Und Gott sah, dass es gut war
Die Schöpfungsgeschichte ist das eine, aber am sechsten Tag kam auch noch der Mensch dazu.
WIEN. Eine halbe Stunde lang belichtete er, dann hatte der englische Fotokünstler Darren Almond das gewaltige Bergmassiv in Patagonien so auf dem Negativ, wie er es haben wollte. Da nahm er auch in Kauf, dass das fließende Gewässer nun wie Nebel wirkte, dafür hatte der Vollmond die Szenerie ausgeleuchtet. In Kunstlicht getaucht ist dagegen der Erzberg in der Steiermark, den der österreichische Fotograf Mathias Kessler in Szene setzte. Das kolossale Foto des seit dem 11. Jahrhundert bearbeiteten Bergs wirkt wie ein Gemälde eines romantischen Naturmalers. Auch ein weiteres Motiv, das in der neuen Ausstellung im Wiener Kunsthaus zu sehen ist, zeigt den Hang Mathias Kesslers zu dramatischen Effekten: Er strahlte einen Eisberg in Grönland so mit 200.000 Watt an, dass alles andere außer dem weißen Zacken im Dunkel verschwindet. Das Kunsthaus hat sich heuer dem Thema Natur verschrieben, nach der fabelhaften Ausstellung von Edward Burtynsky, der sich auf das Wasser in allen Ausdrucksformen konzentrierte, sind nun insgesamt 25 Positionen versammelt, österreichische und internationale Fotokünstler, die ihre Visionen von Natur zum Ausdruck bringen.

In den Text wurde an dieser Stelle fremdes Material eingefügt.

[src/rtl/pcpu_boot_ctrl.sv]
// Boot sequencer: streams header/payload words from a loader into instruction or
// data memory, then releases the pcpu (reset off, enable on, single start pulse).
module pcpu_boot_ctrl #(
    parameter int ADDR_W      = 8,
    parameter int DATA_W      = 16,
    parameter int START_DELAY = 2
) (
    input  logic              clock,
    input  logic              reset,
    input  logic              boot_req,
    input  logic              ld_valid,
    output logic              ld_ready,
    input  logic [DATA_W-1:0] ld_data,
    input  logic              ld_last,
    output logic              i_we,
    output logic [ADDR_W-1:0] i_addr,
    output logic [DATA_W-1:0] i_wdata,
    output logic              d_we,
    output logic [ADDR_W-1:0] d_addr,
    output logic [DATA_W-1:0] d_wdata,
    output logic              cpu_reset,
    output logic              cpu_enable,
    output logic              cpu_start,
    output logic              busy,
    output logic              wrap_err
);

    localparam int SEG_BIT = 15;
    localparam int END_BIT = 14;
    localparam int CNT_W   = $clog2(START_DELAY + 1) + 1;

    typedef enum logic [2:0] {
        ST_IDLE = 3'd0,
        ST_HDR  = 3'd1,
        ST_LOAD = 3'd2,
        ST_REL  = 3'd3,
        ST_RUN  = 3'd4
    } state_t;

    state_t            state_r, state_nxt_s;
    logic [ADDR_W-1:0] addr_r, addr_nxt_s;
    logic              seg_r, seg_nxt_s;
    logic [CNT_W-1:0]  cnt_r, cnt_nxt_s;
    logic              boot_q_r;
    logic              xfer_s;
    logic              ready_nxt_s;

    logic              i_we_s, d_we_s;
    logic [ADDR_W-1:0] i_addr_s, d_addr_s;
    logic [DATA_W-1:0] i_wdata_s, d_wdata_s;
    logic              cpu_reset_s, cpu_enable_s, cpu_start_s, busy_s, wrap_err_s;

    // Header bits between the address field and the flags carry no meaning.
    logic              unused_hdr_s;
    assign unused_hdr_s = ^ld_data;

    assign xfer_s      = ld_valid & ld_ready;
    assign ready_nxt_s = (state_nxt_s == ST_HDR) || (state_nxt_s == ST_LOAD);

    // Next-state and next-output decode; outputs are registered below.
    always_comb begin
        state_nxt_s  = state_r;
        addr_nxt_s   = addr_r;
        seg_nxt_s    = seg_r;
        cnt_nxt_s    = cnt_r;
        i_we_s       = 1'b0;
        i_addr_s     = i_addr;
        i_wdata_s    = i_wdata;
        d_we_s       = 1'b0;
        d_addr_s     = d_addr;
        d_wdata_s    = d_wdata;
        cpu_reset_s  = cpu_reset;
        cpu_enable_s = cpu_enable;
        cpu_start_s  = 1'b0;
        busy_s       = busy;
        wrap_err_s   = wrap_err;

        case (state_r)
            ST_IDLE: begin
                if (boot_req) begin
                    state_nxt_s = ST_HDR;
                    busy_s      = 1'b1;
                end else begin
                    state_nxt_s = ST_IDLE;
                end
            end
            ST_HDR: begin
                if (xfer_s && ld_data[END_BIT]) begin
                    state_nxt_s = ST_REL;
                    cpu_reset_s = 1'b1;
                    cnt_nxt_s   = {CNT_W{1'b0}};
                end else if (xfer_s) begin
                    seg_nxt_s   = ld_data[SEG_BIT];
                    addr_nxt_s  = ld_data[ADDR_W-1:0];
                    state_nxt_s = ST_LOAD;
                end else begin
                    state_nxt_s = ST_HDR;
                end
            end
            ST_LOAD: begin
                if (xfer_s) begin
                    if (seg_r) begin
                        d_we_s    = 1'b1;
                        d_addr_s  = addr_r;
                        d_wdata_s = ld_data;
                    end else begin
                        i_we_s    = 1'b1;
                        i_addr_s  = addr_r;
                        i_wdata_s = ld_data;
                    end
                    // Write still happens at the top address; the flag records the wrap.
                    addr_nxt_s = addr_r + {{(ADDR_W-1){1'b0}}, 1'b1};
                    if (&addr_r) begin
                        wrap_err_s = 1'b1;
                    end else begin
                        wrap_err_s = wrap_err;
                    end
                    if (ld_last) begin
                        state_nxt_s = ST_HDR;
                    end else begin
                        state_nxt_s = ST_LOAD;
                    end
                end else begin
                    state_nxt_s = ST_LOAD;
                end
            end
            ST_REL: begin
                if (cnt_r == {CNT_W{1'b0}}) begin
                    cpu_enable_s = 1'b1;
                    cnt_nxt_s    = cnt_r + {{(CNT_W-1){1'b0}}, 1'b1};
                end else if (cnt_r == CNT_W'(START_DELAY)) begin
                    cpu_start_s = 1'b1;
                    busy_s      = 1'b0;
                    state_nxt_s = ST_RUN;
                end else begin
                    cnt_nxt_s = cnt_r + {{(CNT_W-1){1'b0}}, 1'b1};
                end
            end
            ST_RUN: begin
                if (boot_req && !boot_q_r) begin
                    cpu_reset_s  = 1'b0;
                    cpu_enable_s = 1'b0;
                    wrap_err_s   = 1'b0;
                    busy_s       = 1'b1;
                    state_nxt_s  = ST_HDR;
                end else begin
                    state_nxt_s = ST_RUN;
                end
            end
            default: begin
                state_nxt_s = ST_IDLE;
            end
        endcase
    end

    // State, datapath and output registers.
    always_ff @(posedge clock or negedge reset) begin
        if (!reset) begin
            state_r    <= ST_IDLE;
            addr_r     <= {ADDR_W{1'b0}};
            seg_r      <= 1'b0;
            cnt_r      <= {CNT_W{1'b0}};
            boot_q_r   <= 1'b0;
            ld_ready   <= 1'b0;
            i_we       <= 1'b0;
            i_addr     <= {ADDR_W{1'b0}};
            i_wdata    <= {DATA_W{1'b0}};
            d_we       <= 1'b0;
            d_addr     <= {ADDR_W{1'b0}};
            d_wdata    <= {DATA_W{1'b0}};
            cpu_reset  <= 1'b0;
            cpu_enable <= 1'b0;
            cpu_start  <= 1'b0;
            busy       <= 1'b0;
            wrap_err   <= 1'b0;
        end else begin
            state_r    <= state_nxt_s;
            addr_r     <= addr_nxt_s;
            seg_r      <= seg_nxt_s;
            cnt_r      <= cnt_nxt_s;
            boot_q_r   <= boot_req;
            ld_ready   <= ready_nxt_s;
            i_we       <= i_we_s;
            i_addr     <= i_addr_s;
            i_wdata    <= i_wdata_s;
            d_we       <= d_we_s;
            d_addr     <= d_addr_s;
            d_wdata    <= d_wdata_s;
            cpu_reset  <= cpu_reset_s;
            cpu_enable <= cpu_enable_s;
            cpu_start  <= cpu_start_s;
            busy       <= busy_s;
            wrap_err   <= wrap_err_s;
        end
    end

endmodule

Ja, die Natur, wir dürfen in ihr leben und sie muss mit uns leben. Bei den meisten Menschen hat sich das Verhältnis zur Natur geändert, seit das Bewusstsein um die Bedrohung gestiegen ist. Sieht man eine Eisscholle, denkt man schon fast automatisch an die Bedrohung des Lebensraums von Eisbären, auch wenn gar keiner auf dem Bild ist. Andererseits ist gerade in diesen Tagen zum Thema geworden, wie sehr umgekehrt auch die Natur als Bedrohung wahrgenommen werden kann oder gar real ist. Sei es ein Hurrikan, der die Welt und natürlich die Betroffenen in Atem hält, sei es ein Erdrutsch, der in der Schweiz mehrere Menschenleben kostete, und Österreich kann ohnehin auf eine Anzahl von Naturkatastrophen zurückblicken.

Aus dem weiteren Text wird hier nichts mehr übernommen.